Collected data:
_____

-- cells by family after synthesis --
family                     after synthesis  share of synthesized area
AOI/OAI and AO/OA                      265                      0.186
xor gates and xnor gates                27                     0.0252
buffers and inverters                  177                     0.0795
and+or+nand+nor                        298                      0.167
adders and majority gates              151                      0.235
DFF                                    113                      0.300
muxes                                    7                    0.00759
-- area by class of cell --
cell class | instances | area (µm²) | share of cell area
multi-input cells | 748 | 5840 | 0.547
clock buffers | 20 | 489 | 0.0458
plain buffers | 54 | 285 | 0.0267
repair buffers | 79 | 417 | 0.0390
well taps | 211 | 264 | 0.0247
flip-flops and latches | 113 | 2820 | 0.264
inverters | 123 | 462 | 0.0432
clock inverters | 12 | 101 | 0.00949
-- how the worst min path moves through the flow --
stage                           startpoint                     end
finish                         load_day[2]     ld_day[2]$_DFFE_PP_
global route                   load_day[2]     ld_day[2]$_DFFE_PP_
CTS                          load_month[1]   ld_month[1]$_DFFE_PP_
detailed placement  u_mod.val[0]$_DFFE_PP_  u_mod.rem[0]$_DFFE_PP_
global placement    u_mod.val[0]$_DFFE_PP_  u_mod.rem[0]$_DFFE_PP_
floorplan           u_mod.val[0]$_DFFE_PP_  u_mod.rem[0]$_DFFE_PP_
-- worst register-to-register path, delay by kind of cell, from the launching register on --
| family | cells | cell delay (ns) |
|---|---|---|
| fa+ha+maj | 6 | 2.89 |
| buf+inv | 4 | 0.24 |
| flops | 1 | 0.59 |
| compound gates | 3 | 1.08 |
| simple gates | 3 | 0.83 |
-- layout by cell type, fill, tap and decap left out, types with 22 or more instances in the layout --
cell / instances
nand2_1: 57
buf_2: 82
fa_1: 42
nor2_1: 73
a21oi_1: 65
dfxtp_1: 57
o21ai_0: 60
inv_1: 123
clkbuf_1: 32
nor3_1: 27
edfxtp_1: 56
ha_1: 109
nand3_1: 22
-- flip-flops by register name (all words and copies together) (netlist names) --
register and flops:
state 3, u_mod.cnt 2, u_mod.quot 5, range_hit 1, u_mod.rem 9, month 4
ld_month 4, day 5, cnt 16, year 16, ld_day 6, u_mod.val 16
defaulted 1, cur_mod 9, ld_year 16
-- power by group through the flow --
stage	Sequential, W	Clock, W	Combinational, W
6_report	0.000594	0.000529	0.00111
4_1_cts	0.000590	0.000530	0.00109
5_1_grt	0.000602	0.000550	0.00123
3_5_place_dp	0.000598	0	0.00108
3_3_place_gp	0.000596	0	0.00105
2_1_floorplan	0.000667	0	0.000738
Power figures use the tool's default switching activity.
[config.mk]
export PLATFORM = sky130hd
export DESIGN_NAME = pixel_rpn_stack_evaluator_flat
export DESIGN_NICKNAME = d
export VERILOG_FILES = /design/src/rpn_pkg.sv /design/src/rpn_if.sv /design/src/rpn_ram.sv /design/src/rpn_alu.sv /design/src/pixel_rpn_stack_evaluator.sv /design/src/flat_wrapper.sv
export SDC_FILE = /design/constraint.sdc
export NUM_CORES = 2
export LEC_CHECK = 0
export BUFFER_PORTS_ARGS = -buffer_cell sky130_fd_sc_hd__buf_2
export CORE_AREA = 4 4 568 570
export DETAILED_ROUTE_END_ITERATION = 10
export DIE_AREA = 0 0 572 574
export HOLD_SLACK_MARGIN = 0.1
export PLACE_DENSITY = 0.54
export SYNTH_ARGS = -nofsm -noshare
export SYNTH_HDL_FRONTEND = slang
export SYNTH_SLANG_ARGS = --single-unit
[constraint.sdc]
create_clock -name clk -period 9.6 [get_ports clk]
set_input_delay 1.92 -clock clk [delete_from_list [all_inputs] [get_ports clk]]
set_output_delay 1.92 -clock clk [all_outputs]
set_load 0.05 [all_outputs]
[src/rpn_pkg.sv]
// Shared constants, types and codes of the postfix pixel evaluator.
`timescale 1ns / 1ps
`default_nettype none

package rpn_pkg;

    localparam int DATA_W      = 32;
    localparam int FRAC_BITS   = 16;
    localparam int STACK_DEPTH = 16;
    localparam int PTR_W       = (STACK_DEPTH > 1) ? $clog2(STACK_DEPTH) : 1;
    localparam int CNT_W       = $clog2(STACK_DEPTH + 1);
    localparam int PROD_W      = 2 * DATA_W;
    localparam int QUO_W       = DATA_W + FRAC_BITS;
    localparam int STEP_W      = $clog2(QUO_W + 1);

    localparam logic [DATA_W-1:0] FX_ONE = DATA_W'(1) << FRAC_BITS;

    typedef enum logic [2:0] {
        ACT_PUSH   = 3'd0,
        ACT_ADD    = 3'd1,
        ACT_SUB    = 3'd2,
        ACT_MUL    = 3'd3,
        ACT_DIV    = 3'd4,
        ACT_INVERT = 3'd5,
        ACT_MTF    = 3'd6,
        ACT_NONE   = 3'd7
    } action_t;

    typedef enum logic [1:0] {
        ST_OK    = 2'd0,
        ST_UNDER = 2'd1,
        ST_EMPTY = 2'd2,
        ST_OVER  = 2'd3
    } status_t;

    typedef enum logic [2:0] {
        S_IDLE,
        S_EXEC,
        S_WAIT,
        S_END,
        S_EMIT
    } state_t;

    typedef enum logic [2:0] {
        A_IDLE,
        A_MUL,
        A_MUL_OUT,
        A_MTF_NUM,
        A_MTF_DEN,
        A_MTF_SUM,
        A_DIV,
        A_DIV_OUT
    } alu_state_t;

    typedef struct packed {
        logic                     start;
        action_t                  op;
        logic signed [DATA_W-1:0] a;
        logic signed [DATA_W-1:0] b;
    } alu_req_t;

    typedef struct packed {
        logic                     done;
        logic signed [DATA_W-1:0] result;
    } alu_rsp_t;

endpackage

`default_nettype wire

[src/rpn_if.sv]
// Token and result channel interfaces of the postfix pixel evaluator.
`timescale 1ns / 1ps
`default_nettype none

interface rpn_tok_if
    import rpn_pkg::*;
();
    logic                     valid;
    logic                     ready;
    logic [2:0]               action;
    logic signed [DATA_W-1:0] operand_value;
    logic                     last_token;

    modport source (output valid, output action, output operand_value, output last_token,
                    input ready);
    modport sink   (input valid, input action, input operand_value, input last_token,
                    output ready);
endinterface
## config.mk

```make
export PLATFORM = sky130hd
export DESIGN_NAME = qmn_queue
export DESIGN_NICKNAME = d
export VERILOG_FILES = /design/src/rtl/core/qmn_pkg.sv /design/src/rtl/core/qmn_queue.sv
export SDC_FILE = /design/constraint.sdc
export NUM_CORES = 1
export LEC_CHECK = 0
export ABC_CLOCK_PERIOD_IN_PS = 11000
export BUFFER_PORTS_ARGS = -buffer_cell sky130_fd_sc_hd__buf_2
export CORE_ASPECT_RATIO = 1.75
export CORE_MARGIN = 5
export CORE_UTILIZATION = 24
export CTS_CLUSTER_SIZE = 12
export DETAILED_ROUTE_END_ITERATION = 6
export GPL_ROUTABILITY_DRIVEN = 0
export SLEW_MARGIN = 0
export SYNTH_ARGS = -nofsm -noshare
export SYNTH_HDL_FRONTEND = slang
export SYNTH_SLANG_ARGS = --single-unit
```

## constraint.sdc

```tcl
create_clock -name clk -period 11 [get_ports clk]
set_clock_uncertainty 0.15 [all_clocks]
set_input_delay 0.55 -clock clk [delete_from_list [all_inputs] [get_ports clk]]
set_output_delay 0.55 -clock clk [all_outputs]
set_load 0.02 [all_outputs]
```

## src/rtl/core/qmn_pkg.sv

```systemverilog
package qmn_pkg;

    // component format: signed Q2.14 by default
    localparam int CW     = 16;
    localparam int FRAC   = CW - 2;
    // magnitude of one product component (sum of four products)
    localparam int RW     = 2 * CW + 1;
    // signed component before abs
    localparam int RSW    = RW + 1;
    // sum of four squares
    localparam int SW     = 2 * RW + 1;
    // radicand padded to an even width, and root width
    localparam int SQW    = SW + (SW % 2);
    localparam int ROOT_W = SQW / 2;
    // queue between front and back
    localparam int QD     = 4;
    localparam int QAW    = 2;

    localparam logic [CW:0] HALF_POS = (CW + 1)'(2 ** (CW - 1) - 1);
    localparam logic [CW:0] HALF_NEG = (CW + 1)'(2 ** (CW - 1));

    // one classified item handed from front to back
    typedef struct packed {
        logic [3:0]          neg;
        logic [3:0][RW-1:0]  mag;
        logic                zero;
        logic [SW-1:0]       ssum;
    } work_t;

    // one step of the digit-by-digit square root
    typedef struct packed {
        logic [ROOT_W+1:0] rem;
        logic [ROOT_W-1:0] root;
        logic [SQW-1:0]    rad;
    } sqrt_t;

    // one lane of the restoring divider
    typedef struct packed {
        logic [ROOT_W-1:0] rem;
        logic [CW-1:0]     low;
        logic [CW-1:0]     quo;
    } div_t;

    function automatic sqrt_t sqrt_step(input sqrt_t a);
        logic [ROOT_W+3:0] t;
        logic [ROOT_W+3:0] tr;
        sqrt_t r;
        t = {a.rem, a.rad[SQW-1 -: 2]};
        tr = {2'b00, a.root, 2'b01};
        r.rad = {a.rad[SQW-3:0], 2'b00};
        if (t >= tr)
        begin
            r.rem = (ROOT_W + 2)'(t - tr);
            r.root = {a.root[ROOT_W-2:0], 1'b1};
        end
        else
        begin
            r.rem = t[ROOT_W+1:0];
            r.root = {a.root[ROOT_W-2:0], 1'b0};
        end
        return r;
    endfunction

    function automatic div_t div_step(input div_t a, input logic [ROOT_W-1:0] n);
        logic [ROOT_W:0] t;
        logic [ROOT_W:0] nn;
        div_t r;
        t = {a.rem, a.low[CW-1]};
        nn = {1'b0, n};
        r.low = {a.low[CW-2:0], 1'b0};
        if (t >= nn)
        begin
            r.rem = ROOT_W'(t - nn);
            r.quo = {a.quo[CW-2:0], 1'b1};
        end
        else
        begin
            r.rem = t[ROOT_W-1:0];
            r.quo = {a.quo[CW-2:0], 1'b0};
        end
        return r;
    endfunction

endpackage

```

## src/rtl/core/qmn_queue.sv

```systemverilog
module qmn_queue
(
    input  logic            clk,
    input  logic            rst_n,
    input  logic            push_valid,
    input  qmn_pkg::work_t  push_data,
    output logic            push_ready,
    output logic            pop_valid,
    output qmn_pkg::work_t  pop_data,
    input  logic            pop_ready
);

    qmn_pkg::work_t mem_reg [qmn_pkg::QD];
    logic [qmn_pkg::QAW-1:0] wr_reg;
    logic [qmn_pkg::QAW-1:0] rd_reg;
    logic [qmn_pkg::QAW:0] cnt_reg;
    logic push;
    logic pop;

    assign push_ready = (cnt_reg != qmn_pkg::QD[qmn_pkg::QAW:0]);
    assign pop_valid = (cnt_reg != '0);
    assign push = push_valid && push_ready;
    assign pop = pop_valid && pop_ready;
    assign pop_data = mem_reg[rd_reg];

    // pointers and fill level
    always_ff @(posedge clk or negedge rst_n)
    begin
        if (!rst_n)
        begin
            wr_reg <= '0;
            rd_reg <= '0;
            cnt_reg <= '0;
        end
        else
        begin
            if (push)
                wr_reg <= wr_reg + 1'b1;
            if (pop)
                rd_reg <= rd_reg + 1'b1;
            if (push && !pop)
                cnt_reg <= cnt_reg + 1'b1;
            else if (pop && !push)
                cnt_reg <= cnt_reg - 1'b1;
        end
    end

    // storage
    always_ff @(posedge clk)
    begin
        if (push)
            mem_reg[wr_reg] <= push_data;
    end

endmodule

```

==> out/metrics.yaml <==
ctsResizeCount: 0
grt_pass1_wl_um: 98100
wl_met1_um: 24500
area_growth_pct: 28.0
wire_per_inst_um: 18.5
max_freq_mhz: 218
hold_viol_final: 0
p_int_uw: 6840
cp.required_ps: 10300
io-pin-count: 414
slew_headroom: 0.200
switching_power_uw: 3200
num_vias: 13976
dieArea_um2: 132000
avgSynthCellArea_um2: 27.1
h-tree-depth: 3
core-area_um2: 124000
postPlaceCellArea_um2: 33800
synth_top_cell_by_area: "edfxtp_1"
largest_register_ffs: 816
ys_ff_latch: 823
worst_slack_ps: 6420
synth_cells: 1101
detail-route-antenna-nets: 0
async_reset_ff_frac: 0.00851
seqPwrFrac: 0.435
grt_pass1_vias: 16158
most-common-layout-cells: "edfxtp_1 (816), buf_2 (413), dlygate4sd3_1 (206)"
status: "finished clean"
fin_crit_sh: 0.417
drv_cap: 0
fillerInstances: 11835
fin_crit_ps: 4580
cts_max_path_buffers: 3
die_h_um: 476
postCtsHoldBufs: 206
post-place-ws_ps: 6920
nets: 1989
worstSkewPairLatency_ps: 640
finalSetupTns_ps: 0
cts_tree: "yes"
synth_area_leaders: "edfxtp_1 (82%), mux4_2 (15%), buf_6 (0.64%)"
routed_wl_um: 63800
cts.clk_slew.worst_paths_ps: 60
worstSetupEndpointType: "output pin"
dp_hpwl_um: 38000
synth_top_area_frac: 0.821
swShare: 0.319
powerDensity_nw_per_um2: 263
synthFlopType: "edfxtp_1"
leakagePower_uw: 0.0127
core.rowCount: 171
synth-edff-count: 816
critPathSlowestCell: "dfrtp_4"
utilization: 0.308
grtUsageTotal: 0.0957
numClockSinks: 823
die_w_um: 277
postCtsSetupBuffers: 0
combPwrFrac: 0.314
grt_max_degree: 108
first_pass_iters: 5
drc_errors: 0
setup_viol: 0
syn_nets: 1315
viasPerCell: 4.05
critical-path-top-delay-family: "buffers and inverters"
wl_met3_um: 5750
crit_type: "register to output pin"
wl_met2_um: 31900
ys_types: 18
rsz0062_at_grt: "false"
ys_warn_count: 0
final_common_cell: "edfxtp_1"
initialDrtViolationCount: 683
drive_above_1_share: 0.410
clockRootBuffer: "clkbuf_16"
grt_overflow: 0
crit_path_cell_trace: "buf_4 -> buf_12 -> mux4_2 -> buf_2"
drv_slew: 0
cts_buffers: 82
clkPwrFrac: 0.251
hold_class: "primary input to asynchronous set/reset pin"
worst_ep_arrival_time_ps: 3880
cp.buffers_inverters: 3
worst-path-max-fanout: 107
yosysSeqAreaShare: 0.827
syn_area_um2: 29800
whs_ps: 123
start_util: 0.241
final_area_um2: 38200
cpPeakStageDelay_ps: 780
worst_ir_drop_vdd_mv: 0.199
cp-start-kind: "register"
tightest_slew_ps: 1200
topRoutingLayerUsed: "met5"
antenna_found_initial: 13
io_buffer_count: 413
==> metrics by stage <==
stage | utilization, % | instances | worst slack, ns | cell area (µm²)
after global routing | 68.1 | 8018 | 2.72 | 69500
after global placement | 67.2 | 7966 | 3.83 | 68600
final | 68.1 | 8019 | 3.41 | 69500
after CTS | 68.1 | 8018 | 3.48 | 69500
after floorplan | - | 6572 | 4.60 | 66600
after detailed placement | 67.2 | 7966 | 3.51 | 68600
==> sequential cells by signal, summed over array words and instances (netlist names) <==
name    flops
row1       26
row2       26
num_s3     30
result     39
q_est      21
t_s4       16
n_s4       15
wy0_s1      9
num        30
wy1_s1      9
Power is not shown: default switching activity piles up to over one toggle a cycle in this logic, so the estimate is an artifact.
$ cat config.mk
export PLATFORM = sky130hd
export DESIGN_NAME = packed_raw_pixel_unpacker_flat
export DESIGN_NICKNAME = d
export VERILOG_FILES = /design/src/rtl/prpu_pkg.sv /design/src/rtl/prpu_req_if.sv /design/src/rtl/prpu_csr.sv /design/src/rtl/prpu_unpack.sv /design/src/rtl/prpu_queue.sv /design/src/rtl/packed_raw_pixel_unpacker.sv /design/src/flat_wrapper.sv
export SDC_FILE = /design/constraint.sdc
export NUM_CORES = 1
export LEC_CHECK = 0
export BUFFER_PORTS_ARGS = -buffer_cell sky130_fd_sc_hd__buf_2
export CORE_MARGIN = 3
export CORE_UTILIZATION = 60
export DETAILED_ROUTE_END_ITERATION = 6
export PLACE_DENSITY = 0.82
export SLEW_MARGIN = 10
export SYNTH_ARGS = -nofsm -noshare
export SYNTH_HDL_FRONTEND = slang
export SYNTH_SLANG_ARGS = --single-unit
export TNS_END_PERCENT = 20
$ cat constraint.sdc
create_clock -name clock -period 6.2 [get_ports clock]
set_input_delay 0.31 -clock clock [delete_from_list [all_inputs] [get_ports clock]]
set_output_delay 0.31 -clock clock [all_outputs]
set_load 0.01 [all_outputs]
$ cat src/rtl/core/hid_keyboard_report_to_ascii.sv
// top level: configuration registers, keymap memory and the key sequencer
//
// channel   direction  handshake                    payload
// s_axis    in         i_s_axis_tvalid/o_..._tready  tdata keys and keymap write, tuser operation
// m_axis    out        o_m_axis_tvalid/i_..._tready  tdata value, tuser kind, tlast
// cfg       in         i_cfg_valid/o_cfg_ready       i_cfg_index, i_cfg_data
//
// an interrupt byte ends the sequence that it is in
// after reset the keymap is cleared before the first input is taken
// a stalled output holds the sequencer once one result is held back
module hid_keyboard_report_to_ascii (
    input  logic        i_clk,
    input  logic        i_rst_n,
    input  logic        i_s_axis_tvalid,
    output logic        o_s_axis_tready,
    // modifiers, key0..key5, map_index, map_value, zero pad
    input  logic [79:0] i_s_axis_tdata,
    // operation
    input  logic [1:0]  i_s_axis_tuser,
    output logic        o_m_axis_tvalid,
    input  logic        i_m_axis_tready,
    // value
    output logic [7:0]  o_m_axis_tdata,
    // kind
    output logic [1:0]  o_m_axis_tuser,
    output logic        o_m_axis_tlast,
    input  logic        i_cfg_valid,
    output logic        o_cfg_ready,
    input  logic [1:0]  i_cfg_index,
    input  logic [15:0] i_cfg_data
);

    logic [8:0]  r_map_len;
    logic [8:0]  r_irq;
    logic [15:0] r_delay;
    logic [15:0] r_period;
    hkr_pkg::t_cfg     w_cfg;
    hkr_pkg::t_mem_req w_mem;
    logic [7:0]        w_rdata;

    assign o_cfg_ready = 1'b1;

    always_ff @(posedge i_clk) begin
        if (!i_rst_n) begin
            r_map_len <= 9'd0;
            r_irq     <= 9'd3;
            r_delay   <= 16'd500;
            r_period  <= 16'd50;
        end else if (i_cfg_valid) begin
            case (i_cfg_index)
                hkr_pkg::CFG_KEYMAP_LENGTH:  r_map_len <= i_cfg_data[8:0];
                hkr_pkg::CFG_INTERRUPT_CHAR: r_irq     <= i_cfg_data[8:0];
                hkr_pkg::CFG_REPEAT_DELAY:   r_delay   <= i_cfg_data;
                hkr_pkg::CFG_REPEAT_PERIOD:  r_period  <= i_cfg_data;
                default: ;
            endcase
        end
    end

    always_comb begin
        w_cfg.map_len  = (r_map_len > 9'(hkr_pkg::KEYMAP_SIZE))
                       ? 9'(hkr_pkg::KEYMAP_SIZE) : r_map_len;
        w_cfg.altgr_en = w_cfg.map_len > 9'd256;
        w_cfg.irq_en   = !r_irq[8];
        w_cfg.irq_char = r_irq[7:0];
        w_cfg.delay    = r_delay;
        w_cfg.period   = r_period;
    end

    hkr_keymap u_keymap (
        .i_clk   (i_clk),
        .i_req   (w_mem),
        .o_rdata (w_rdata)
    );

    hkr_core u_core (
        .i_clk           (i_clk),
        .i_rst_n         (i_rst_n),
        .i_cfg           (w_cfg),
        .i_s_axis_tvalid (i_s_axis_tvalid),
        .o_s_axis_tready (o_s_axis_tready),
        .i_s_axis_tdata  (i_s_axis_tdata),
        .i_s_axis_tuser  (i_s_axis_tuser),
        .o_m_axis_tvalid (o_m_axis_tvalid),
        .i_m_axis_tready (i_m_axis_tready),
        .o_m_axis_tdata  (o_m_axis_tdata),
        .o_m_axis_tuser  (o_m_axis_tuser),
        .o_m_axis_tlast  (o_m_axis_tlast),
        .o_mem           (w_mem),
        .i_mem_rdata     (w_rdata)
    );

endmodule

_____

- _Task requirements_: From the data above, return every line from the line that has "clock buffers | 20 | 489 | 0.0458" up to and including the line that has "-- how the worst", exactly.

- _Task answer_:
clock buffers | 20 | 489 | 0.0458
plain buffers | 54 | 285 | 0.0267
repair buffers | 79 | 417 | 0.0390
well taps | 211 | 264 | 0.0247
flip-flops and latches | 113 | 2820 | 0.264
inverters | 123 | 462 | 0.0432
clock inverters | 12 | 101 | 0.00949
-- how the worst min path moves through the flow --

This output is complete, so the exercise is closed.